## ELE 375 / COS 471 Final Exam Fall, 2001 Prof. Martonosi

| Question | Score |
|----------|-------|
| 1        | /10   |
| 2        | /20   |
| 3        | /15   |
| 4        | /15   |
| 5        | /10   |
| 6        | /20   |
| 7        | /20   |
| 8        | /25   |
| 9        | /30   |
| 10       | /30   |
| 11       | /30   |
| 12       | /15   |
| 13       | /10   |
| Total    | / 250 |

Please write your answers clearly in the space provided. For full credit and/or to get partial credit, show your work.

Name: \_\_\_\_\_

Honor code:

1. (10 points) TLB's are typically built to be fully-associative or highly set-associative. In contrast, firstlevel data caches are more likely to be direct-mapped or 2 or 4-way set associative. Give two good reasons why this is so.

2. (20 points) The design team for a simple, single-issue processor is choosing between a pipelined or non-pipelined implementation. Here are some design parameters for the two possibilities:

| Parameter                    | Pipelined Version | Non-Pipelined Version |
|------------------------------|-------------------|-----------------------|
| Clock Rate                   | 500MHz            | 350 MHz               |
| CPI for ALU instructions     | 1                 | 1                     |
| CPI for Control instructions | 2                 | 1                     |
| CPI for Memory instructions  | 2.7               | 1                     |

a. (10 points) For a program with 20% ALU instructions, 10% control instructions and 75% memory instructions, which design will be faster? Give a quantitative CPI average for each case.

b. (10 points) For a program with 80% ALU instructions, 10% control instructions and 10% memory instructions, which design will be faster? Give a quantitative CPI average for each case.

3. (15 points) For each of the characteristics below, complete the table by checking the appropriate entry (architecture or implementation) to indicate whether each feature is most often a characteristic of a computer architecture or of a particular CPU implementation.

| Characteristic                     | Architecture? | Implementation? |
|------------------------------------|---------------|-----------------|
| # of instructions issued per cycle |               |                 |
| size of data cache                 |               |                 |
| # of registers visible to          |               |                 |
| programmers                        |               |                 |
| miss penalty for L1 data cache     |               |                 |
| Presence/absence of a left shift   |               |                 |
| instruction                        |               |                 |
| Branch delay slots                 |               |                 |

4. (10 points) Imagine an instruction whose function is to read four adjacent 32-bit words from memory and places them into four specified 32-bit architectural registers.
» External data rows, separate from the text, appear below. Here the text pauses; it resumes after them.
===== src/rtl/tank_level_conditioner_pkg.sv =====
// rtl/tank_level_conditioner_pkg.sv - level codes and thermometer check shared by the level conditioner
package level_pkg;

    localparam logic [2:0] LVL_EMPTY = 3'b000;
    localparam logic [2:0] LVL_LOW   = 3'b001;
    localparam logic [2:0] LVL_MID   = 3'b011;
    localparam logic [2:0] LVL_FULL  = 3'b111;

    // A wet sensor implies every sensor below it is wet too.
    function automatic logic is_thermometer(input logic [2:0] code);
        return (code == LVL_EMPTY) || (code == LVL_LOW) ||
               (code == LVL_MID)   || (code == LVL_FULL);
    endfunction

endpackage


===== src/rtl/tank_level_conditioner_if.sv =====
// rtl/tank_level_conditioner_if.sv - raw switch inputs and conditioned level outputs
interface tank_level_conditioner_if;

    logic [2:0] raw_lvl;
    logic       Nv0;
    logic       Nv1;
    logic       Nv2;
    logic       lvl_valid;
    logic       lvl_fault;
    logic       lvl_chg;

    // master: sensor side / consumer of the conditioned levels
    modport master (
        output raw_lvl,
        input  Nv0, Nv1, Nv2, lvl_valid, lvl_fault, lvl_chg
    );

    // slave: the conditioner itself
    modport slave (
        input  raw_lvl,
        output Nv0, Nv1, Nv2, lvl_valid, lvl_fault, lvl_chg
    );

endinterface


===== src/rtl/tank_level_conditioner_debounce_bit.sv =====
// rtl/tank_level_conditioner_debounce_bit.sv - 2-flop synchronizer plus debounce counter for one switch
module lvl_debounce_bit #(
    parameter int DEBOUNCE_CYCLES = 16
) (
    input  logic clk,
    input  logic reset,
    input  logic raw,
    output logic deb
);

    localparam int            CW      = $clog2(DEBOUNCE_CYCLES);
    localparam logic [CW-1:0] CNT_MAX = CW'(DEBOUNCE_CYCLES - 1);

    logic          sync1;
    logic          sync2;
    logic [CW-1:0] cnt;

    always_ff @(posedge clk or posedge reset) begin
        if (reset) begin
            sync1 <= 1'b0;
            sync2 <= 1'b0;
            cnt   <= '0;
            deb   <= 1'b0;
        end else begin
            sync1 <= raw;
            sync2 <= sync1;
            if (sync2 == deb) begin
                cnt <= '0;
            end else if (cnt == CNT_MAX) begin
                // Differed for a full window: accept the new level.
                deb <= sync2;
                cnt <= '0;
            end else begin
                cnt <= cnt + 1'b1;
            end
        end
    end

endmodule


===== src/rtl/tank_level_conditioner.sv =====
// rtl/tank_level_conditioner.sv - debounced, validated Nv2/Nv1/Nv0 level outputs with fail-safe full
module tank_level_conditioner
    import level_pkg::*;
#(
    parameter int DEBOUNCE_CYCLES = 16,
    parameter int FAULT_CYCLES    = 64
) (
    input  logic                      clk,
    input  logic                      reset,
    tank_level_conditioner_if.slave   lvl
);

    localparam int            WW       = $clog2(DEBOUNCE_CYCLES + 1);
    localparam logic [WW-1:0] WARM_MAX = WW'(DEBOUNCE_CYCLES);
    localparam int            FW       = $clog2(FAULT_CYCLES);
    localparam logic [FW-1:0] FCNT_MAX = FW'(FAULT_CYCLES - 1);

    logic [2:0]    code;
    logic [2:0]    nv;
    logic [2:0]    nv_next;
    logic          valid_r;
    logic          valid_next;
    logic          fault_r;
    logic          fault_next;
    logic [FW-1:0] fcnt;
    logic [FW-1:0] fcnt_next;
    logic          chg_r;
    logic [WW-1:0] warm_cnt;
    logic          warm_done;

    for (genvar i = 0; i < 3; i++) begin : g_deb
        lvl_debounce_bit #(
            .DEBOUNCE_CYCLES(DEBOUNCE_CYCLES)
        ) u_deb (
            .clk  (clk),
            .reset(reset),
            .raw  (lvl.raw_lvl[i]),
            .deb  (code[i])
        );
    end

    // The reset value of the debounced bits is not a real reading; wait for the
    // synchronizer to fill and one full debounce window before trusting the code.
    always_ff @(posedge clk or posedge reset) begin
        if (reset) begin
            warm_cnt  <= '0;
            warm_done <= 1'b0;
        end else if (!warm_done) begin
            if (warm_cnt == WARM_MAX) begin
                warm_done <= 1'b1;
            end else begin
                warm_cnt <= warm_cnt + 1'b1;
            end
        end
    end

    always_comb begin
        nv_next    = nv;
        valid_next = valid_r;
        fault_next = fault_r;
        fcnt_next  = fcnt;
        if (warm_done) begin
            if (is_thermometer(code)) begin
                nv_next    = code;
                valid_next = 1'b1;
                fault_next = 1'b0;
                fcnt_next  = '0;
            end else if (!fault_r) begin
                if (fcnt == FCNT_MAX) begin
                    fault_next = 1'b1;
                    nv_next    = LVL_FULL;
                end else begin
                    fcnt_next = fcnt + 1'b1;
                end
            end
        end
    end

    always_ff @(posedge clk or posedge reset) begin
        if (reset) begin
            nv      <= LVL_FULL;
            valid_r <= 1'b0;
            fault_r <= 1'b0;
            fcnt    <= '0;
            chg_r   <= 1'b0;
        end else begin
            nv      <= nv_next;
            valid_r <= valid_next;
            fault_r <= fault_next;
            fcnt    <= fcnt_next;
            chg_r   <= (nv_next != nv);
        end
    end

    assign lvl.Nv0       = nv[0];
    assign lvl.Nv1       = nv[1];
    assign lvl.Nv2       = nv[2];
    assign lvl.lvl_valid = valid_r;
    assign lvl.lvl_fault = fault_r;
    assign lvl.lvl_chg   = chg_r;

endmodule


===== src/flat_wrapper.sv =====
// flat-port wrapper written by rule: the top's interface ports become plain ports
module tank_level_conditioner_flat import level_pkg::*;
#(
    parameter int DEBOUNCE_CYCLES = 16,
    parameter int FAULT_CYCLES    = 64
)
  (clk, reset, lvl_raw_lvl, lvl_Nv0, lvl_Nv1, lvl_Nv2, lvl_lvl_valid, lvl_lvl_fault, lvl_lvl_chg);
  tank_level_conditioner_if lvl_i ();
  input  logic clk;
  input  logic reset;
  input wire logic [$bits(lvl_i.raw_lvl)-1:0] lvl_raw_lvl;
  output wire logic [$bits(lvl_i.Nv0)-1:0] lvl_Nv0;
  output wire logic [$bits(lvl_i.Nv1)-1:0] lvl_Nv1;
  output wire logic [$bits(lvl_i.Nv2)-1:0] lvl_Nv2;
  output wire logic [$bits(lvl_i.lvl_valid)-1:0] lvl_lvl_valid;
  output wire logic [$bits(lvl_i.lvl_fault)-1:0] lvl_lvl_fault;
  output wire logic [$bits(lvl_i.lvl_chg)-1:0] lvl_lvl_chg;
  assign lvl_i.raw_lvl = lvl_raw_lvl;
  assign lvl_Nv0 = lvl_i.Nv0;
  assign lvl_Nv1 = lvl_i.Nv1;
  assign lvl_Nv2 = lvl_i.Nv2;
  assign lvl_lvl_valid = lvl_i.lvl_valid;
  assign lvl_lvl_fault = lvl_i.lvl_fault;
  assign lvl_lvl_chg = lvl_i.lvl_chg;
  tank_level_conditioner #(.DEBOUNCE_CYCLES(DEBOUNCE_CYCLES), .FAULT_CYCLES(FAULT_CYCLES)) u_core (.clk(clk), .reset(reset), .lvl(lvl_i));
endmodule

===== config.mk =====
export PLATFORM = sky130hd
export DESIGN_NAME = tank_level_conditioner_flat
export DESIGN_NICKNAME = d
export VERILOG_FILES = /design/src/rtl/tank_level_conditioner_pkg.sv /design/src/rtl/tank_level_conditioner_if.sv /design/src/rtl/tank_level_conditioner_debounce_bit.sv /design/src/rtl/tank_level_conditioner.sv /design/src/flat_wrapper.sv
export SDC_FILE = /design/constraint.sdc
export NUM_CORES = 1
export LEC_CHECK = 0
export CAP_MARGIN = 5
export CELL_PAD_IN_SITES_DETAIL_PLACEMENT = 0
export CELL_PAD_IN_SITES_GLOBAL_PLACEMENT = 1
export CORE_UTILIZATION = 35
export DETAILED_ROUTE_END_ITERATION = 12
export PLACE_DENSITY = 0.67
export SYNTH_ARGS = -nofsm -noshare
export SYNTH_HDL_FRONTEND = slang
export SYNTH_SLANG_ARGS = --single-unit

===== constraint.sdc =====
create_clock -name clk -period 4.2 [get_ports clk]
set_input_delay 0.63 -clock clk [delete_from_list [all_inputs] [get_ports clk]]
set_output_delay 0.63 -clock clk [all_outputs]
set_load 0.005 [all_outputs]

# [After elaboration in Yosys (flattened, before gate mapping)]
# Cells that the tools add are included.
# Widths: inputs -> output; s select.
[totals] in_bits=5 reg_bits=39 out_inout_bits=6 wordCells=71
[classes] eq_ne=14 addsub=5 n_reduce_logical=10 bitwise_logic=5 n_mux=18
[op_table] op="$mux 4" count=6
[op_table] op="$mux 6" count=3
[op_table] op="$add 4x1->4 const B" count=3
[op_table] op="$eq 4x4->1 const B" count=3
[op_table] op="$mux 3" count=4
[op_table] op="$reduce_and 2->1" count=5
[op_table] op="$add 6x1->6 const B" count=1
[op_table] op="$eq 6x6->1 const B" count=1
[op_table] op="$add 5x1->5 const B" count=1
[op_table] op="$eq 5x5->1 const B" count=1
[op_table] op="$mux 1" count=5
[op_table] op="$not 1->1" count=5
[op_table] op="$eq 1x1->1" count=3
[op_table] op="$eq 3x1->1 const B" count=1
[op_table] op="$eq 3x2->1 const B" count=1
[op_table] op="$eq 3x3->1 const B" count=1
[op_table] op="$logic_not 3->1" count=1
[op_table] op="$logic_or 1x1->1" count=3
[op_table] op="$ne 3x3->1" count=1
[op_table] op="$reduce_and 3->1" count=1
[op_table] op="$ne 2x1->1 const B" count=1
[op_table] op="$ne 2x2->1 const B" count=1

# [Logic depth before layout (Yosys ltp)]
# Gate-level depths: netlist of run 1.
[logic_depth] depth_word=7 ltp_mapped=5 depth_no_buf=5

# [Modules after synthesis]
# Synthesis of run 1 repeated with hierarchy kept, for this count alone.
[hier_totals] cells_unflattened=154 area_unflattened_um2=1785.5
[modules_own_cells] module="tank_level_conditioner" cells_per_inst=97 seq_area_each_um2=454.2 area_each_um2=963.4 instances=1
[modules_own_cells] module="lvl_debounce_bit" cells_per_inst=19 seq_area_each_um2=175.2 area_each_um2=274.0 instances=3

# [Least setup slack after synthesis of run 1]
# OpenSTA, ideal clock, no wires.
[synth_path] path_type="register -> register" start="register u_core.fcnt[0]" end="register u_core.fcnt[4]" path_slack_ps=2758 stages_incl_launch_ff=6 required_time_ps=4123 setup_ps=77 path_buffers=0 period_less_slack_ps=1442 arrival_ps=1364 cell_sequence="dfrtp_1 -> ha_1 -> nand3_1 -> o21ai_0 -> or3_1 -> a21oi_1"
[synth_via] elab_chain_len=4 word_cells_on_any_way=7 classes_between="add/sub (1); eq/ne (2); mux (3); reduce/logical (1)"
[synth_lines] element="start, declared" line_no="tank_level_conditioner.sv:25" text="logic [FW-1:0] fcnt;"
[synth_lines] element="start signal, assigned" line_no="tank_level_conditioner.sv:90" text="fcnt <= fcnt_next;"
[synth_lines] element="$add 6x1->6" line_no="tank_level_conditioner.sv:73" text="fcnt_next = fcnt + 1'b1;"
[synth_lines] element="$mux 6" line_no="tank_level_conditioner.sv:69" text="if (fcnt == FCNT_MAX) begin"
[synth_lines] element="$mux 6" line_no="tank_level_conditioner.sv:68" text="end else if (!fault_r) begin"
[synth_lines] element="$mux 6" line_no="tank_level_conditioner.sv:63" text="if (is_thermometer(code)) begin"
# Several ways; a longest one is shown, not always the timed one. The select of a mux whose other input is x is not followed.
# A chain may end at the register's enable or synchronous reset.

# [Worst setup path in the final report of run 1]
[layout_path] start="register u_core.nv[1]" end="output port lvl_Nv1"
[layout_rtl] element="start, declared" line_no="tank_level_conditioner.sv:19" text="logic [2:0] nv;"
[layout_rtl] element="start signal, assigned" line_no="tank_level_conditioner.sv:87" text="nv <= nv_next;"
[layout_rtl] element="end, declared" line_no="flat_wrapper.sv:13" text="output wire logic [$bits(lvl_i.Nv1)-1:0] lvl_Nv1;"
# No word-level cell between the ends.

==> results of run 1 <==
-- cells by family after synthesis --
family | count (synthesis) | share of synthesized area, %
flip-flops | 39 | 56.1
adder cells (fa/ha/maj) | 6 | 4.30
XOR/XNOR | 12 | 6.02
AO/OA/AOI/OAI | 35 | 13.8
multiplexers | 3 | 1.93
AND/OR/NAND/NOR | 46 | 15.5
buffers and inverters | 9 | 2.44
-- area by class of cell --
cell class,count,area [um2]
inverters,7,26.3
fillers,474,2730
clock buffers,6,82.6
multi-input cells,102,724
clock inverters,2,16.3
repair buffers,11,108
flip-flops and latches,39,980
well taps,67,83.8
-- sequential cells by signal, summed over array words and instances (netlist names) --
| name | count |
|---|---|
| u_core.warm_cnt | 5 |
| u_core.g_deb.u_deb.deb | 3 |
| u_core.g_deb.u_deb.sync2 | 3 |
| u_core.lvl.lvl_fault | 1 |
| u_core.g_deb.u_deb.cnt | 12 |
| u_core.nv | 3 |
| u_core.g_deb.u_deb.sync1 | 3 |
| u_core.warm_done | 1 |
| u_core.lvl.lvl_valid | 1 |
| u_core.lvl.lvl_chg | 1 |
| u_core.fcnt | 6 |
-- metrics by stage --
stage / util (%) / instance area (um2) / std cells
floorplan: - / 1750 / 150
global placement: 40.4 / 1920 / 226
detailed placement: 40.4 / 1920 / 226
CTS: 42.5 / 2020 / 234
global route: 42.5 / 2020 / 234
finish: 42.5 / 2020 / 234
-- power groups by stage --
stage	clock, uW	sequential [uW]	combinational (uW)
detailed placement	0	402	30.0
CTS	276	394	30.3
floorplan	0	400	20.4
global route	293	396	34.6
finish	263	395	29.2
global placement	0	401	28.6
-- path summary, 6_finish.rpt --
path	start	end	slack (ns)	cells after the start
max in group asynchronous	reset	u_core.nv[2]	3.09	3
min in group asynchronous	reset	u_core.g_deb[1].u_deb.sync1	0.76	3
worst min register to register	u_core.g_deb[0].u_deb.sync1	u_core.g_deb[0].u_deb.sync2	0.36	0
worst max-delay path	u_core.nv[1]	lvl_Nv1	2.21	1
worst max register to register	u_core.fcnt[0]	u_core.fcnt[4]	2.61	5
worst min-delay path	u_core.g_deb[0].u_deb.sync1	u_core.g_deb[0].u_deb.sync2	0.36	0
-- cells in the final DEF, fill, tap and decap left out, drive strengths merged, types with 3 or more instances in the layout --
cell type / instances
dfrtp: 36
xnor2: 10
a21oi: 10
clkdlybuf4s50: 10
nand2: 9
nand3: 8
nor2: 8
nor2b: 7
inv: 7
o21ai: 6
ha: 6
clkbuf: 6
nand2b: 6
mux2: 3
o211ai: 3
a311oi: 3
nand4b: 3
dfstp: 3
-- routing by layer --
metal  part of all wire, %  wire (um)
met1                    47       1360
met2                    48       1390
met3                   3.9        113
met4                  0.73         21
met5                     0          0
==> impl_metrics.env, run 1 <==
export IMPL_syn_instance_count=150
export IMPL_drive_gt1_share_pct=11.4
export IMPL_ys_warnings_count=0
export IMPL_path_clk_slew_ns=0.08
export IMPL_finalWirelength_mm=2.88
export IMPL_ant_nets=0
export IMPL_synthArstFlopShare_pct=100
export IMPL_synth_top_area_share_pct=51.6
export IMPL_cts_root_buffer="clkbuf_8"
export IMPL_synth_most_common_cell="dfrtp_1"
export IMPL_cp_arrival_ns=1.36
export IMPL_drc=0
export IMPL_max_stage_delay_ns=0.56
export IMPL_synth_area_per_cell_um2=11.6
export IMPL_critPathKind="flip-flop to primary output"
export IMPL_pwr_density_cell_nw_per_um2=340
export IMPL_cts_tree="yes"
export IMPL_diodes=0
export IMPL_rows=25
export IMPL_die_w_um=72.6
export IMPL_io_buffers=10
export IMPL_run_status="finished, final reports clean"
export IMPL_slowest_stage="dfstp_2"
export IMPL_critical_path_top_delay_family="flip-flops"
export IMPL_clk_path_buf_depth=2
export IMPL_slew_headroom_pct=68.1
export IMPL_hold_class="flip-flop to flip-flop"
export IMPL_clk_latency_ns=0.29
export IMPL_ys_seq_elements=39
export IMPL_cts_hold_buf=0
export IMPL_grt_first_pass_wirelength_mm=5.18
export IMPL_fin_ws_ns=2.21
export IMPL_setup_tns_ns=0
export IMPL_drt_pass1_iterations=4
export IMPL_cts_setup_buffers=0
export IMPL_synth_cell_area_um2=1750
export IMPL_synthTopCellsByCount="dfrtp_1, a21oi_1, xnor2_1, nand2_1"
export IMPL_power_total_uw=687
export IMPL_drv_slew=0
export IMPL_grt_use_met3_pct=4.56
export IMPL_p_int_uw=533
export IMPL_synth_edf_count=0
export IMPL_track_usage_pct=13.0
export IMPL_cp_required_ns=3.57
export IMPL_cts_made_buffers=5
export IMPL_io_pins=11
export IMPL_power_switching_uw=154
export IMPL_fin_crit_ns=1.99
export IMPL_hold_viol_final=0
export IMPL_wire_per_inst_um=12.3
export IMPL_start_kind="flip-flop"
export IMPL_grtUsageMet1_pct=16.8
export IMPL_ctsHtreeMaxLevel=2
export IMPL_synth_ff_type="dfrtp_1"
export IMPL_grt_overflow=0
export IMPL_critPathBufInv=1
export IMPL_hold_ws_ns=0.355
export IMPL_crit_fanout=4
export IMPL_busiest_layer="met2"
export IMPL_layout_nets=177
export IMPL_syn_nets=161
export IMPL_endpoint_kind="primary output"
export IMPL_cts_resized=0
export IMPL_finClkSkew_ns=0.0114
export IMPL_place_congestion=0.774
export IMPL_yosys_top_cells_area="dfrtp_1, xnor2_1, dfstp_2, ha_1, a21oi_1"
export IMPL_final_period_utilization_pct=47.4
export IMPL_clockPowerShare_pct=38.3
export IMPL_leakagePower_uw=0.000845
export IMPL_ys_seq_area_share_pct=56.1
export IMPL_tightest_slew_ns=0.478
export IMPL_fp_dieH_um=72.6
export IMPL_core_area_um2=4750
export IMPL_grt_use_met2_pct=19.7
export IMPL_drt_first_iter_violations=57
export IMPL_setup_viol=0
export IMPL_dpl_hpwl_mm=2.08
export IMPL_antenna_found_initial=0
export IMPL_grt_max_degree=40
export IMPL_grt_pass1_vias=1126
export IMPL_num_vias=1159
export IMPL_synthDistinctLibCells=36
export IMPL_fmax_mhz=503
export IMPL_peakVddDrop_v=0.000196
export IMPL_dpl_worst_slack_ns=2.52
export IMPL_die_area_um2=5280
export IMPL_start_util_pct=36.7
export IMPL_viasPerCell=4.95
export IMPL_power_frac_comb_pct=4.3
export IMPL_clock_sinks=39
export IMPL_grt_setup_unrepaired="no"
export IMPL_pwr_share_seq_pct=57.4
export IMPL_area_delta_synth_final_pct=15.7
export IMPL_synth_area_leader_cell="dfrtp_1"
export IMPL_crit_chain="clkdlybuf4s50_1"
export IMPL_p_sw_share_pct=22.4
export IMPL_drv_cap=0
(Power assumes the default switching activity.)
==> run 2, diff against run 1 <==
- PLACE_DENSITY: 0.67 -> 0.69
- clock period: 4.2 -> 1.65 ns (I/O delays scaled with it)
==> impl_metrics.env, run 2 (same netlist as run 1, synthesis figures left out) <==
export IMPL_run_status="finished, final reports clean"
export IMPL_die_area_um2=5280
export IMPL_hold_viol_final=0
export IMPL_r2r_start="u_core.fcnt[1]"
export IMPL_crit_fanout=5
export IMPL_ant_nets=0
export IMPL_cts_tree="yes"
export IMPL_r2r_slack_ns=0.11
export IMPL_power_frac_comb_pct=4.7
export IMPL_clk_latency_ns=0.28
export IMPL_track_usage_pct=13.5
export IMPL_wire_per_inst_um=12.3
export IMPL_path_clk_slew_ns=0.07
export IMPL_finClkSkew_ns=0.00559
export IMPL_setup_viol=0
export IMPL_core_area_um2=4750
export IMPL_dpl_worst_slack_ns=0.0662
export IMPL_power_switching_uw=370
export IMPL_hold_class="input pin to async pin"
export IMPL_dpl_hpwl_mm=2.06
export IMPL_setup_tns_ns=0
export IMPL_largest_reg_flops=12
export IMPL_layout_commonest_cell="dfrtp_1"
export IMPL_layout_nets=181
export IMPL_tightest_slew_ns=0.356
export IMPL_ctsHtreeMaxLevel=2
export IMPL_slowest_stage="dfstp_2"
export IMPL_peakVddDrop_v=0.000440
export IMPL_clockPowerShare_pct=35.8
export IMPL_dp_cells=229
export IMPL_viasPerCell=4.84
export IMPL_mostFrequentLayoutCells="dfrtp_1, xnor2_1, a21oi_1, clkdlybuf4s50_1, nand2_1"
export IMPL_grt_first_pass_wirelength_mm=5.35
export IMPL_max_stage_delay_ns=0.57
export IMPL_cts_made_buffers=5
export IMPL_area_delta_synth_final_pct=17.7
export IMPL_p_int_uw=1320
export IMPL_grt_max_degree=40
export IMPL_diodes=0
export IMPL_fin_crit_ns=1.60
export IMPL_top_register="u_core.g_deb.u_deb.cnt"
export IMPL_r2r_end="u_core.nv[2]"
export IMPL_fmax_mhz=624
export IMPL_cts_hold_buf=0
export IMPL_endpoint_kind="primary output"
export IMPL_reg2reg_depth=5
export IMPL_grt_setup_unrepaired="no"
export IMPL_cts_root_buffer="clkbuf_8"
export IMPL_cp_required_ns=1.40
export IMPL_drv_slew=0
export IMPL_io_buffers=10
export IMPL_rows=25
export IMPL_fin_cells=238
export IMPL_grt_pass1_vias=1212
export IMPL_place_congestion=0.752
export IMPL_p_sw_share_pct=22.0
export IMPL_antenna_found_initial=0
export IMPL_drt_pass1_iterations=4
export IMPL_critPathKind="flip-flop to primary output"
export IMPL_die_w_um=72.6
export IMPL_cp_depth=1
export IMPL_pwr_density_cell_nw_per_um2=821
export IMPL_critPathBufInv=1
export IMPL_final_period_utilization_pct=97.2
export IMPL_pwr_share_seq_pct=59.5
export IMPL_drc=0
export IMPL_critical_path_top_delay_family="flip-flops"
export IMPL_hold_ws_ns=0.313
export IMPL_start_kind="flip-flop"
export IMPL_leakagePower_uw=0.000866
export IMPL_clk_path_buf_depth=2
export IMPL_drt_first_iter_violations=56
export IMPL_crit_chain="clkdlybuf4s50_1"
export IMPL_io_pins=11
export IMPL_num_vias=1153
export IMPL_finalWirelength_mm=2.92
export IMPL_fin_ws_ns=0.0466
export IMPL_clock_sinks=39
export IMPL_largest_registers="u_core.g_deb.u_deb.cnt (12), u_core.fcnt (6), u_core.warm_cnt (5)"
export IMPL_start_util_pct=36.7
export IMPL_slew_headroom_pct=76.1
export IMPL_fp_dieH_um=72.6
export IMPL_grt_overflow=0
export IMPL_drv_cap=0
export IMPL_cp_arrival_ns=1.36
export IMPL_drive_gt1_share_pct=13.5
==> run 2: cell types whose count changed in the layout (fill, tap and decap cells not counted) <==
cell	delta
clkinv_4	-1
clkinv_2	+1
o31ai_1	-1
clkbuf_1	+2
o21ai_1	+1
o21ai_0	-1
buf_4	+3
nand3_1	-1
clkinvlp_4	-1
nand3_2	+1
o31ai_2	+1
clkbuf_8	-1
buf_12	+1
==> run 2: worst max-delay path by stage <==
stage	start	endpoint	slack [ns]
global placement	u_core.fcnt[0]	u_core.fcnt[4]	0.13
finish	u_core.nv[0]	lvl_Nv0	0.05
floorplan	u_core.fcnt[0]	u_core.fcnt[4]	0.21
global route	u_core.nv[0]	lvl_Nv0	0.008
CTS	u_core.nv[0]	lvl_Nv0	0.03
detailed placement	u_core.fcnt[0]	u_core.fcnt[4]	0.07
==> run 2: routing by layer <==
metal / global-route usage (%) / vias to the layer above / part of all wire (%)
met3: 4.56 / 6 / 3.1
met5: 0 / - / 0
li1: - / 569 / -
met4: 5.88 / 0 / 2.0
met1: 15.9 / 566 / 48
met2: 22.5 / 12 / 47
==> run 2: power by group through the flow <==
stage	clock network (uW)	logic (uW)	registers, uW
after floorplan	0	52.0	1020
after global placement	0	76.9	1020
after detailed placement	0	81.3	1020
after CTS	633	81.8	1000
after global routing	676	93.5	1010
final	604	79.2	1000
==> run 2: area by class of cell <==
type	count	area, um2
Fill cell	467	2700
Sequential cell	39	980
Multi-Input combinational cell	102	734
Timing Repair Buffer	15	150
Tap cell	67	83.8
Clock buffer	7	76.3
Inverter	7	26.3
Clock inverter	1	5.00
==> run 2: timing repair <==
action                                  in CTS  in global routing
endpoints found under the setup margin       0                  5
buffers inserted                             0                  1
gates resized for setup                      0                  3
Assuming the 5-stage pipeline is filled with these instructions and these instructions ONLY, what is the minimum number of register file read and write ports that would be required?

5. (25 points) How many total SRAM bits will be required to implement a 256KB four-way setassociative cache. The cache is physically-indexed cache, and has 64-byte blocks. Assume that there are 4 extra bits per entry: 1 valid bit, 1 dirty bit, and 2 LRU bits for the replacement policy. Assume that the physical address is 50 bits wide. 6. (30 points) Consider a 64 byte, direct-mapped cache with 32-byte lines. A data reference stream is presented to the cache in the order shown below. (Each reference is a read of a single 32-bit (aka 4-byte) word starting at the given address.) For each reference, indicate whether it is a hit or a miss. Compute the miss rate and write it below.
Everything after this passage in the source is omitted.